In coaching supervision, coaches bring their experiences, challenges and reflections to a coaching supervisor. The best supervision takes an integrative approach explains Nick Cromwell, who provides individual and group supervision for trainees and graduates of our accredited coach training programme.
When I first became interested in coaching I was drawn to its underlying simplicity. It does not try to over-complicate issues. For motivated clients who are task oriented and goal focused this works very well, particularly within a work context.
But in some case coaches may harness aspects of other approaches, such as counselling, or Neuro-Linguistic Programming. The challenge for the coach is holding these different approaches in balance, and perhaps working in a way that seems to combine two (or more) apparently different perspectives.
It is important to have these perspectives, especially if these are rooted in tried and tested theory and practice. This is because they provide us, as practitioners, with a solid foundation, which gives both our clients and us confidence.

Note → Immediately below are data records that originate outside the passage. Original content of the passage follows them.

Background: an optimization exercise with open tools, aiming at a short achievable clock period and few clock cycles. Do not read the settings as production practice.
At most, simulation tests tie the RTL to the original design; equivalence was not proved.
The RTL of runs 2 to 4 was laid out without a check of its function.
No activity file was given, so power comes from the tool's default toggle rates.

## design/flow/config.mk

```make
export PLATFORM = sky130hd
export DESIGN_NAME = tx_drain
export DESIGN_NICKNAME = tx_drain
export VERILOG_FILES = /design/flow/design.v
export SDC_FILE = /design/flow/constraint.sdc
export NUM_CORES = 4
export LEC_CHECK = 0
export ABC_CLOCK_PERIOD_IN_PS = 2400
export CAP_MARGIN = 20
export CORE_MARGIN = 2
export CORE_UTILIZATION = 40
export PLACE_DENSITY = 0.6
export SETUP_SLACK_MARGIN = 4.6
export SLEW_MARGIN = 20
export TNS_END_PERCENT = 100
```

## design/flow/constraint.sdc

```tcl
create_clock -name core_clock -period 7.0 [get_ports {clk}]
set_input_delay 1.4000 -clock core_clock [delete_from_list [all_inputs] [get_ports {clk}]]
set_output_delay 1.4000 -clock core_clock [all_outputs]
set_load 0.01 [all_outputs]
```

## design/flow/design.v

```verilog
module tx_drain #(
    parameter [31:0] DESC_MEM_BASE = 32'h4A10_2000,
    parameter [31:0] DESC_MEM_SIZE = 32'h0000_8000,
    parameter integer WALK_LIMIT   = 1024
) (
    input  wire        clk,
    input  wire        rst,
    input  wire        start,
    input  wire [31:0] head,
    output wire        ready,
    output reg         mem_req,
    output reg         mem_we,
    output reg  [31:0] mem_addr,
    output reg  [31:0] mem_wdata,
    input  wire        mem_gnt,
    input  wire [31:0] mem_rdata,
    output reg         tx_valid,
    output reg  [7:0]  tx_data,
    input  wire        tx_ready,
    output reg         done,
    output reg  [1:0]  status,
    output reg  [31:0] cp
);
    localparam [1:0] ST_OK        = 2'd0;
    localparam [1:0] ST_NOT_OWNED = 2'd1;
    localparam [1:0] ST_WALK      = 2'd2;
    localparam [1:0] ST_DESC_OOR  = 2'd3;
    localparam [32:0] WIN_LO = {1'b0, DESC_MEM_BASE};
    localparam [32:0] WIN_HI = {1'b0, DESC_MEM_BASE} + {1'b0, DESC_MEM_SIZE};
    function integer cbits;
        input integer v;
        integer i;
        begin
            cbits = 1;
            for (i = v; i > 1; i = i / 2)
                cbits = cbits + 1;
        end
    endfunction
    localparam integer VW = cbits(WALK_LIMIT + 1);
    localparam [2:0] OP_D   = 3'd0,    
                     OP_PAY = 3'd1,    
                     OP_R0  = 3'd2,    
                     OP_W0  = 3'd3,    
                     OP_R1  = 3'd4,    
                     OP_W1  = 3'd5;    
    function [7:0] byte_of;
        input [31:0] w;
        input [1:0]  k;
        begin
            case (k)
                2'd0:    byte_of = w[7:0];
                2'd1:    byte_of = w[15:8];
                2'd2:    byte_of = w[23:16];
                default: byte_of = w[31:24];
            endcase
        end
    endfunction
    function [31:0] crc32_byte;
        input [31:0] c_in;
        input [7:0]  b;
        integer i;
        reg [31:0] c;
        begin
            c = c_in ^ {24'd0, b};
            for (i = 0; i < 8; i = i + 1)
                c = c[0] ? ((c >> 1) ^ 32'hEDB88320) : (c >> 1);
            crc32_byte = c;
        end
    endfunction
    reg         busy;        
    reg         rdy;         
    reg  [2:0]  op;          
    reg         acc;         
    reg         accr;        
    reg  [2:0]  fk;          
    reg  [1:0]  dk;          
    reg  [1:0]  cap_k;       
    reg  [31:0] faddr;       
    reg         rchk;        
    reg  [VW-1:0] visits;    
    reg         lim_bad;     
    reg         rng_bad;     
    reg         w_end;       
    reg  [31:0] n_w0, n_w1, n_w2;
    reg  [16:0] n_lo;        
    reg         n_own, n_pc;
    reg         n_full;      
    reg         vchk;        
    reg         n_term;      
    reg  [31:0] paddr;       
    reg  [15:0] prem;        
    reg         p_has;       
    reg         c_term;      
    reg         first;       
    reg         pcrc;        
    reg  [1:0]  pn;          
    reg  [31:0] wb_a0, wb_a1;
    reg  [2:0]  wbs;         
    reg         wb_same;     
    reg  [31:0] f_d [0:3];
    reg  [1:0]  f_n [0:3];   
    reg  [1:0]  wp, rp;
    reg  [2:0]  fc;          
    reg  [2:0]  occ;         
    reg  [1:0]  bi;
    reg  [31:0] cq;
    reg  [1:0]  cq_n;
    reg         cq_v;
    reg  [31:0] crc;
    reg  [2:0]  cb;          
    wire        in_range = ({1'b0, faddr} >= WIN_LO) &&
                           ({1'b0, faddr} + 33'd16 <= WIN_HI);
    wire        mfree    = busy && !mem_req;
    wire        gnt_now  = mem_req && mem_gnt;
    wire        pay_done = c_term && !p_has;
    wire        d3_now   = accr && (op == OP_D) && (cap_k == 2'd3);
    wire        v_fail   = vchk && (lim_bad || rng_bad || !n_own);
    wire [1:0]  v_stat   = lim_bad ? ST_WALK : rng_bad ? ST_DESC_OOR : ST_NOT_OWNED;
    wire        take     = (n_full || d3_now) && !v_fail && !p_has && !c_term &&
                           !mem_req;
    wire        pc_in    = n_full ? n_pc : mem_rdata[26];
    wire        is_pay   = mfree && p_has && !occ[2];
    wire        is_desc  = mfree && !is_pay && !fk[2] && !w_end;
    wire        wb_want  = (wbs == 3'd0 && pay_done) || (wbs == 3'd2) ||
                           (wbs == 3'd3 && acc && !wb_same) || (wbs == 3'd5);
    wire        is_wb    = mfree && wb_want;
    wire        cont     = gnt_now && (op == OP_D) && !fk[2] && !(p_has && !occ[2]);
    wire        issue    = is_pay || is_desc || is_wb;
    reg  [2:0]  op_wb;
    always @* begin
        case (wbs)
            3'd0:    op_wb = OP_R0;
            3'd2:    op_wb = OP_W0;
            3'd3:    op_wb = OP_R1;
            default: op_wb = OP_W1;
        endcase
    end
    wire [2:0]  op_next  = !busy   ? OP_D :
                           is_pay  ? OP_PAY :
                           is_desc ? OP_D :
                           is_wb   ? op_wb : op;
    wire        f_wr     = busy && accr && (op == OP_PAY);
    wire        has      = (fc != 3'd0);
    wire [31:0] hd       = f_d[rp];
    wire [31:0] nx       = f_d[rp + 2'd1];
    wire        last_b   = (bi == f_n[rp]);
    wire        nx_has   = (fc[2:1] != 2'd0);
    wire [7:0]  crc_b    = ~byte_of(crc, cb[1:0]);
    wire [7:0]  crc_b1   = ~byte_of(crc, cb[1:0] + 2'd1);
    wire [2:0]  occ_b    = occ + {2'd0, is_pay};
    wire [2:0]  fc_b     = fc + {2'd0, f_wr};
    wire        crc_ok   = pay_done && !pcrc && !cq_v;
    wire        val_n    = has || f_wr ||
                           (crc_ok && (occ_b == 3'd0) && !cb[2]);
    wire [7:0]  byte_n   = has  ? byte_of(hd, bi) :
                           f_wr ? mem_rdata[7:0] : crc_b;
    wire        fin_n    = pay_done && (occ_b == 3'd0) && (pcrc || cb[2]);
    wire        pop_t    = has && last_b;
    wire [2:0]  occ_t    = occ_b - {2'd0, pop_t};
    wire [2:0]  cb_t     = has ? cb : cb + 3'd1;
    wire        val_t    = (has && !last_b) || (pop_t && (nx_has || f_wr)) ||
                           (crc_ok && (occ_t == 3'd0) && !cb_t[2]);
    wire [7:0]  byte_t   = (has && !last_b) ? byte_of(hd, bi + 2'd1) :
                           (pop_t && nx_has) ? nx[7:0] :
                           (pop_t && f_wr)   ? mem_rdata[7:0] :
                           has ? crc_b : crc_b1;
    wire        fin_t    = pay_done && (occ_t == 3'd0) && (pcrc || cb_t[2]);
    wire        xfer     = tx_valid && tx_ready;
    wire        pop      = xfer && pop_t;
    wire        val_nx   = xfer ? val_t : val_n;
    wire [7:0]  byte_nx  = xfer ? byte_t : byte_n;
    wire        fin      = (wbs == 3'd7) && (xfer ? fin_t : fin_n);
    assign ready = rdy;
    always @(posedge clk) begin
        if (rst) begin
            busy     <= 1'b0;
            rdy      <= 1'b1;
            mem_req  <= 1'b0;
            acc      <= 1'b0;
            accr     <= 1'b0;
            tx_valid <= 1'b0;
            done     <= 1'b0;
        end else begin
            acc      <= gnt_now;
            accr     <= gnt_now && !mem_we;
            done     <= busy && (v_fail || fin);
            tx_valid <= busy && !v_fail && val_nx;
            if (!busy) begin
                mem_req <= start;
                busy    <= start;
                rdy     <= !start;
            end else if (v_fail || fin) begin
                mem_req <= 1'b0;
                busy    <= 1'b0;
                rdy     <= 1'b1;
            end else if (mem_req) begin
                mem_req <= !mem_gnt || cont;
            end else begin
                mem_req <= issue;
            end
        end
    end
    always @(posedge clk) begin
        tx_data   <= byte_nx;
        status    <= (busy && v_fail) ? v_stat : ST_OK;
        cp        <= n_w1;
        mem_we    <= busy && (op_next == OP_W0 || op_next == OP_W1);
        mem_wdata <= (wbs[2] || wb_same) ? ((n_w2 | 32'h1000_0000) & ~{2'b00, !wbs[2], 29'd0})
                                         : (n_w2 & ~32'h2000_0000);
        if (!busy)
            mem_addr <= head;
        else
            case (op_next)
                OP_D:         mem_addr <= (gnt_now && op == OP_D) ? faddr + 32'd4 : faddr;
                OP_PAY:       mem_addr <= paddr;
                OP_R0, OP_W0: mem_addr <= wb_a0;
                default:      mem_addr <= wb_a1;
            endcase
    end
    always @(posedge clk) begin
        n_term  <= (n_w0 == 32'd0);
        wb_same <= (wb_a0 == wb_a1);
        op     <= op_next;
        if (!busy) begin
            faddr    <= head;
            rchk     <= 1'b1;
            fk       <= 3'd1;
            dk       <= 2'd0;
            visits   <= {{(VW-1){1'b0}}, 1'b1};
            lim_bad  <= (WALK_LIMIT == 0);
            w_end    <= 1'b0;
            n_full   <= 1'b0;
            vchk     <= 1'b0;
            prem     <= 16'd0;
            p_has    <= 1'b0;
            c_term   <= 1'b0;
            first    <= 1'b1;
            wbs      <= 3'd0;
            wp       <= 2'd0;
            rp       <= 2'd0;
            fc       <= 3'd0;
            occ      <= 3'd0;
            bi       <= 2'd0;
            cq_v     <= 1'b0;
            crc      <= 32'hFFFF_FFFF;
            cb       <= 3'd0;
        end else begin
            rchk <= 1'b0;
            if (rchk)
                rng_bad <= !in_range;
            if (gnt_now && op == OP_D && dk != 2'd3)
                faddr <= faddr + 32'd4;
            cap_k <= dk;
            vchk  <= d3_now;
            if (accr && op == OP_D) begin
                case (cap_k)
                    2'd0: n_w0 <= mem_rdata;
                    2'd1: n_w1 <= mem_rdata;
                    2'd2: begin
                        n_w2 <= mem_rdata;
                        n_lo <= {1'b0, n_w1[15:0]} + {1'b0, mem_rdata[31:16]};
                    end
                    default: begin
                        n_own  <= mem_rdata[29];
                        n_pc   <= mem_rdata[26];
                        n_full <= 1'b1;
                    end
                endcase
            end
            if (is_desc || cont) begin
                fk <= fk + 3'd1;
                dk <= fk[1:0];
                if (fk == 3'd0) begin
                    visits  <= visits + 1'b1;
                    lim_bad <= (visits == WALK_LIMIT);
                end
            end
            if (take) begin
                n_full <= 1'b0;
                paddr  <= {n_w1[31:16] + {15'd0, n_lo[16]}, n_lo[15:0]};
                prem   <= n_w2[15:0];
                p_has  <= (n_w2[15:0] != 16'd0);
                first  <= 1'b0;
                if (first) begin
                    pcrc  <= pc_in;
                    wb_a0 <= faddr;
                end
                if (n_term) begin
                    c_term <= 1'b1;
                    w_end  <= 1'b1;
                    wb_a1  <= faddr;
                end else begin
                    faddr  <= n_w0;
                    rchk   <= 1'b1;
                    fk     <= 3'd0;
                end
            end
            if (gnt_now && op == OP_PAY)
                paddr <= paddr + 32'd4;
            if (is_pay) begin
                p_has <= (prem[15:3] != 13'd0) || (prem[2] && prem[1:0] != 2'd0);
                if (prem[15:2] != 14'd0) begin
                    pn   <= 2'd3;
                    prem <= prem - 16'd4;
                end else begin
                    pn   <= prem[1:0] - 2'd1;
                    prem <= 16'd0;
                end
            end
            if (accr && (op == OP_R0 || op == OP_R1))
                n_w2 <= mem_rdata;
            case (wbs)
                3'd0: if (is_wb) wbs <= 3'd1;
                3'd1: if (accr)  wbs <= 3'd2;
                3'd2: if (is_wb) wbs <= 3'd3;
                3'd3: if (acc)   wbs <= wb_same ? 3'd7 : 3'd4;
                3'd4: if (accr)  wbs <= 3'd5;
                3'd5: if (is_wb) wbs <= 3'd6;
                3'd6: if (acc)   wbs <= 3'd7;
                default: ;
            endcase
            if (f_wr) begin
                f_d[wp] <= mem_rdata;
                f_n[wp] <= pn;
                wp      <= wp + 2'd1;
            end
            if (xfer) begin
                if (has) begin
                    bi <= last_b ? 2'd0 : bi + 2'd1;
                    if (last_b)
                        rp <= rp + 2'd1;
                end else begin
                    cb <= cb + 3'd1;
                end
            end
            fc  <= pop ? fc_b - 3'd1 : fc_b;
            occ <= pop ? occ_t : occ_b;
            cq_v <= f_wr;
            if (f_wr) begin
                cq   <= mem_rdata;
                cq_n <= pn;
            end
            if (cq_v) begin
                case (cq_n)
                    2'd0: crc <= crc32_byte(crc, cq[7:0]);
                    2'd1: crc <= crc32_byte(crc32_byte(crc, cq[7:0]), cq[15:8]);
                    2'd2: crc <= crc32_byte(crc32_byte(crc32_byte(crc, cq[7:0]),
                                                       cq[15:8]), cq[23:16]);
                    default:
                          crc <= crc32_byte(crc32_byte(crc32_byte(crc32_byte(crc,
                                     cq[7:0]), cq[15:8]), cq[23:16]), cq[31:24]);
                endcase
            end
        end
    end
endmodule
```

## design/flow/run.sh

```bash
#!/bin/bash
# synth_recipe.tcl (not shown) runs the flow's synth.tcl, then flattens the netlist and writes it again
# the make line also repeats each setting of config.mk as NAME=value (left out here)
make -C /OpenROAD-flow-scripts/flow DESIGN_CONFIG=/design/flow/config.mk WORK_HOME=/design/flow/orfs CLKGATE_MAP_FILE= SYNTH_SCRIPT=/design/flow/synth_recipe.tcl finish
```

==> run notes, run 1 <==
Internal 6.64 mW; crit-path max FO 3; Detailed Route WL 118000 µm; io pins 180; die area 0.0794 mm²; Post-synth EDFFs 389; Tmin final 4400 ps; Slew Limit Fails 0; Sw Pwr 2.00 mW; clock buffer depth 3; DRC violations left 0; Seq pwr share 47.0%; CTS Buf Count 71; Routed Antenna Nets 0; Gate power share 6.5%; Post-synth ARST share 0%; HPWL Detailed 74000 µm; row cnt 101; Core Util, Final 58.0%; vias 24933; gr usage total 29.1%; buffers and inverters on the worst path 3; CTS tree built; cell count after synthesis 2667; clock power share 46.5%; Crit path top cell by count xnor2_1; Chip Height 282 µm; Startpoint Class register; Clk Latency, worst-skew pair 630 ps; first-pass GRT wire length 167000 µm; RSZ-0062 raised after global routing true; Slew headroom 33.1%; Slowest-stage cell, CP xor2_1; switching portion of total power 23.2%; Synth Area per Inst 11.6 µm²; Tcrit/Tclk final 62.9%; core area 0.0762 mm²; max-cap check violation count 0; vias in the first global route 24165; Mapped Area 0.0308 mm²; Cell Pwr Density 196 mW/mm²; Die Wd 282 µm; H-tree depth 3; layout cells sized above 1 38.9%; Post-CTS Hold Buffers 0; DRT iter0 DRCs 2896; Unique masters post-synth 71; CTS root buf clkbuf_16; global route total overflow 0; crit-path cells buf_4, xnor2_4, buf_8, xnor2_4, buf_4, xor2_1, xnor2_1, xnor2_1, xnor2_1, xnor2_1, xor2_1, xnor2_1, mux4_2, a22oi_1; Final Hold Fails 0; crit path DAT 4950 ps; Synthesized Nets 2787; area growth from synthesis to layout 43.2%; worst slew pin tran 1000 ps; Initial Utilization 40.5%; Pre-Repair DR Iteration Count 9; WL/cell 27.2 µm; dominant synthesized flop cell edfxtp_1; Yosys warning total 1; Setup Skew 32.0 ps; kind of end point of the critical path register; Top delay family on crit path XOR/XNOR gates; Clock Sinks 630; Worst-path clk slew 60 ps; # fillers 5991; routability cong. 0.946; status finished clean; WP data required 7550 ps; most frequent cells in the layout edfxtp_1 (389), buf_4 (290), nand2_1 (190); pin count of the biggest net entering global routing 79; Final setup viols 0; initial antenna violation count 9; max frequency 0.227 GHz; peak supply drop 159 µV; number of nets in the layout 3360; IO Port Bufs 179; CP Class register to register; via/cell ratio 5.75; Seq/Total Area, Yosys 53.5%; Final TNS setup 0 ps; worst min-delay path class register to register; max incr delay on CP 630 ps; LEAKAGE 16.3 nW; flops & latches, synth 630; commonest non-fill, non-tap cell in the layout edfxtp_1
worst paths after layout:
check	slack (ps)	startpoint	depth (start not counted)	to
max reg2reg	2600	cq[0]	14	crc[6]
min	340	n_w2[26]	0	mem_wdata[26]
max	2600	cq[0]	14	crc[6]
min reg2reg	340	n_w2[26]	0	mem_wdata[26]
power groups by stage:
stage / clock (mW) / combinational, mW / sequential (mW)
after floorplan: 0 / 0.217 / 4.12
after global placement: 0 / 0.412 / 4.15
after detailed placement: 0 / 0.415 / 4.15
after CTS: 4.07 / 0.523 / 4.05
after global routing: 4.21 / 0.597 / 4.06
final: 4.02 / 0.565 / 4.06
synth_stat cells, drive strengths merged, types with 13 or more instances:
library cell | number | area (µm²)
nor2b | 31 | 194
a222oi | 36 | 360
xnor3 | 16 | 363
mux4 | 54 | 1220
nor3 | 28 | 140
clkbuf | 111 | 417
o211ai | 66 | 495
ha | 50 | 626
nand2b | 30 | 188
mux2i | 14 | 140
nand4 | 28 | 175
a221oi | 13 | 114
o21ai | 143 | 716
a211oi | 23 | 173
dfxtp | 241 | 4820
a21boi | 14 | 105
a21oi | 111 | 556
or3 | 19 | 119
and3 | 21 | 131
nor4 | 27 | 169
buf | 19 | 76.3
inv | 80 | 300
xor2 | 173 | 1600
a31oi | 18 | 113
nor2 | 218 | 818
and2 | 30 | 188
nand3 | 61 | 305
edfxtp | 389 | 11700
xnor2 | 280 | 2760
nand2 | 213 | 800
final cells by class:
cell class                      instances  area (µm²)  share of cell area (%)
Timing Repair Buffer                  622        6310                    14.3
Clock buffer                           88        1970                    4.47
Timing Repair inverter                  3        33.8                  0.0764
Inverter                               83         374                   0.847
Antenna cell                            6        15.0                  0.0340
Clock inverter                         44         551                    1.25
Sequential cell                       630       16700                    37.8
Tap cell                             1030        1290                    2.92
Multi-Input combinational cell       1829       16900                    38.4
per-layer routing:
layer / vias to the layer above / track usage (%) / share of wire [%]
met2: 1224 / 46.9 / 47
li1: 10822 / - / -
met4: 2 / 14.1 / 5.9
met3: 328 / 4.53 / 7.6
met5: - / 0 / 0.0076
met1: 12557 / 38.5 / 39
worst reg2reg max path: cells and delay by family, from the launching register on:
family | cells | cell delay [ps]
DFF | 1 | 400
muxes | 1 | 480
AOI/OAI and AO/OA | 1 | 140
xor gates and xnor gates | 9 | 2800
buffers and inverters | 3 | 510
what timing repair did:
item | CTS | global route
pin swaps | 219 | 165
resized for setup | 1025 | 249
setup buffers | 298 | 91
cloned | 18 | 2
setup endpoints to repair | 705 | 343
metrics by stage:
step	power [mW]	hold slack (ps)	setup WS [ps]	instances	area (µm²)
6_report	8.64	336	2600	4335	44200
4_1_cts	8.64	341	2690	4236	42000
2_1_floorplan	4.33	323	2730	2667	31900
3_5_place_dp	4.57	327	1720	3788	34600
5_1_grt	8.87	344	2540	4329	44200
3_3_place_gp	4.56	329	1750	3788	34600
logic make-up after synthesis:
family | share of synthesized area (%)
adder cells (fa/ha/maj) | 2.09
AND/OR/NAND/NOR | 11.1
multiplexers | 4.65
XOR/XNOR | 15.6
AO/OA/AOI/OAI | 10.4
buffers and inverters | 2.61
flip-flops | 53.5
flip-flops by register name, summed over array words and instances (netlist names), 8 cells and up, named ones only:
name	cells
paddr	32
wb_a1	32
n_w2	32
f_d	128
f_n	8
tx_data	8
cp	32
crc	32
n_w0	32
faddr	32
cq	32
mem_wdata	32
wb_a0	32
n_lo	17
n_w1	32
visits	11
mem_addr	32
prem	16
Testbench counts, summed over its fixed seeds: cycles 223,390.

It tells our clients what it is that we provide as practitioners, or what it is that we’ll learn if we’re searching for a training qualification.
Integrating different approaches to coaching supervision
The key is in how we integrate these different approaches so we feel empowered rather than constrained by them and where the feedback we give in coaching situations is informed by this integrated approach to what we know (our experience) and not who we are (our opinion).
This can be particularly important in coaching supervision, where coaches are bringing their experiences, challenges and reflections to a coaching supervisor. The aim here is for coach and supervisor to collaborate in the coach’s continuous professional development as well as support their ongoing wellbeing. It also, indirectly, acts as a reassuring frame for the work that the coach is doing with their own clients.
Defining what it is that we do is a way of gaining clarity. And through understanding ourselves we can understand others. But it’s useful to think about where the need to define things comes from. Supervision can broaden both understanding and possibility and this is the purpose of an integrative approach.
Harnessing different coaching approaches
In coaching supervision we may hold more than one approach in our heads at the same time and work in a way that combines two seemingly opposite approaches without being constrained by them.
It is this challenge and opportunity that can make supervision so effective by providing a safe space where we can:
- explore working with two (or even more) apparently opposing approaches
- experiment in order to be adaptive to the needs of clients
- work at a level that engenders change
- work at a deeper and more meaningful level (in a way that encompasses both thinking and feeling).
This for me is what defines an integrative approach to supervision. There are a number of ways of doing this…
An integrative approach to supervision
One approach that lends itself well to integration is the Seven-Eyed Model of Supervision developed by Peter Hawkins and Robin Shohet.
This looks at several facets of the supervisor-coach-client relationship. In a coaching context, these are:
- coachee
- coach interventions
- coach and coachee relationship
- self-reflection by the coach
- the supervisory relationship
- self-reflection by the supervisor
- the wider context.
Broadly speaking, therapy looks back in order to make sense of the present; counselling focuses on the present, while looking back in order to gain understanding; and coaching looks to the future while starting with the present.
‘Super-Vision’
Supervision, whether in therapy, counselling or coaching aims to take a meta-view. In order to be really effective, supervision (or ‘super vision’) has to allow reflection that combines both the practical and the psychological in order to remain both flexible and adaptive.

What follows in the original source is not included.